• CCG AO and MBC chief executive raises concerns in letter
  • Complains list of shielded patients being withheld from local authorities
  • Calls lack of sharing “counterproductive and frustrating”

Significant concerns about the NHS’ refusal to share data with councils have emerged in a letter from a leading council chief executive and clinical commissioning group accountable officer. 

Steven Pleasant, chief executive of Tameside Metropolitan Borough Council and accountable officer of Tameside and Glossop CCG, said the failures are “becoming increasingly exasperating”, in a letter intended for the Ministry of Housing, Communities and Local Government’s shielding sounding board.

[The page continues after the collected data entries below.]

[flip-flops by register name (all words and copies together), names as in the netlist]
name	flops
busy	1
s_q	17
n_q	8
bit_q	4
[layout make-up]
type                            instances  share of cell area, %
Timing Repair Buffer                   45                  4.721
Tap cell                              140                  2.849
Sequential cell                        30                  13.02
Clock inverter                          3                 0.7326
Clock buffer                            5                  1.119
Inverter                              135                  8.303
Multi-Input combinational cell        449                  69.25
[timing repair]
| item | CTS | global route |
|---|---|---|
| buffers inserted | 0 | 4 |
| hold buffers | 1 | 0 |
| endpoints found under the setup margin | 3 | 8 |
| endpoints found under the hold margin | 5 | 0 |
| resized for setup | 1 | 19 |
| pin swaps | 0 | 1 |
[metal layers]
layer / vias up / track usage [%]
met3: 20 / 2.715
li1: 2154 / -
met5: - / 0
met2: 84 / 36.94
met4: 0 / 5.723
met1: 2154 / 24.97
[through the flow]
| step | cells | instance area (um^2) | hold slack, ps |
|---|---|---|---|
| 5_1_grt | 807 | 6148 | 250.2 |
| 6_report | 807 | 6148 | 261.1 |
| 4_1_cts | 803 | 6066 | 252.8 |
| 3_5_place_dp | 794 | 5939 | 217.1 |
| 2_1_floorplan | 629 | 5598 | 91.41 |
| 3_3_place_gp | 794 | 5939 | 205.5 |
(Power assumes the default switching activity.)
[src/design/swn_pkg.sv]
package swn_pkg;

    localparam int CHANNELS    = 6;
    localparam int IN_BITS     = 10;
    localparam int SAMPLE_BITS = 10;
    localparam int LEVEL_BITS  = 8;
    localparam int SLOT_BITS   = 4;
    localparam int SCAN_BITS   = 16;
    localparam int PERCENT     = 100;
    localparam int LEVEL_MAX   = 255;

    localparam logic [SCAN_BITS-1:0] SCAN_RESET = 16'd1000;

    // Command from the control to every lane
    typedef struct packed {
        logic                   start;
        logic                   compute;
        logic                   seed;
        logic [SAMPLE_BITS-1:0] sample;
        logic [SLOT_BITS-1:0]   wr_slot;
        logic [SLOT_BITS-1:0]   rd_slot;
    } lane_ctl_t;

    // Status returned by each lane
    typedef struct packed {
        logic                  busy;
        logic [LEVEL_BITS-1:0] level;
    } lane_sts_t;

endpackage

In the letter, seen by Local Government Chronicle and written to Tony Reeves, Liverpool City Council’s chief executive who is leading the north west emergency response to pass upwards, Mr Pleasant raised three separate concerns, which he said he is doing to “support the improvement and refinement” of processes.

Under rules set out on 27 March by the Cabinet Office, which is leading the government’s overall response to information sharing, in conjunction with MHCLG, councils are supposed to be given information for two groups of patients.

This includes those who have requested local authority support and those who, while they have not yet contacted the shielding service, are “known to their local authority in relation to social care services they receive or who are otherwise known by their local authority to be vulnerable”.

For such individuals, councils should be supplied with the name, address, date of birth, phone number and NHS number of patients on the shielded list who live their area.

However, Mr Pleasant expressed dismay the list of shielded patients — those with underlying conditions, who need to be shielded from covid-19 — is being withheld from local authorities.

He said he understands NHS Digital has decided the most recent version of the list cannot be shared with councils even though it is being shared with police, fire, voluntary organisations and companies offering logistical support.

“I am sure that you will appreciate that this is counterproductive and frustrating given that local authorities are leading and coordinating the response to the most vulnerable in communities,” he wrote.

Mr Pleasant described the situation in Tameside, where he holds the dual council and CCG role, as “confusing and incoherent”.

He also expressed bemusement about how the NHS’ shielded patients team is passing on to councils information about people needing additional support — for instance, if the recipient’s food parcel stock is running low, requiring the council to step in. Welfare concerns and medication information could also need to be passed on.

Mr Pleasant said although his council had asked for this information to be provided via email, staff “have been told by the NHS shielding team that they do not have permission to do this and that details can only be provided verbally over the phone”.

“We believe this significantly increases the chances of error and presents significant risk… around incorrect information being captured,” he wrote.

Finally, Mr Pleasant urged the creation of a mechanism to enable councils to pass information about individuals back to the government — for instance, informing them when they no longer wanted food parcels.

“We have tried contacting the distributor and were told they take their instruction from government and will not stop the deliveries until they instruct,” Mr Pleasant wrote.

“We feel it would be extremely helpful to have a mechanism to feedback our support/intelligence on individuals to stop support where it is not needed, prevent duplication and provide effective targeted support.”

He said the data problems are becoming “increasingly exasperating” and reflect similar patterns in covid-19 testing and personal protective equipment where government departments are not working through local resilience forums.

“It is creating lots of confusion for incredibly overstretched people on the ground as well as lots of risk,” he wrote.

Others have also expressed concern.

Blackburn with Darwen Borough Council’s director of public health Dominic Harrison last week tweeted concern data collated by the NHS 111 phone line and hospitals on the postcodes of people with suspected covid-19 was not being passed on to councils’ public health teams so “local micro-outbreak hotspots” could be located. LGC has previously reported on this issue.

“The system is struggling to share this data with [directors of public health],” he wrote, and blamed it on a “cultural/behavioural problem” with NHS England.

Wigan Metropolitan Borough Council director of public health Kate Ardern responded to say that after her analysts had requested NHS data they were told two weeks later that “access protocols were still being worked through”. She described the situation as “not acceptable, not good enough”.

LGC put the concerns set out in Mr Pleasant’s letter to NHS Digital. NHS Digital referred the publication to the Cabinet Office, which is leading coordination role across government.

Update: This story was updated at 11:20 to reflect information supplied about the nationally agreed system and to emphasise it is the Cabinet Office which is taking a cross-government lead on this issue.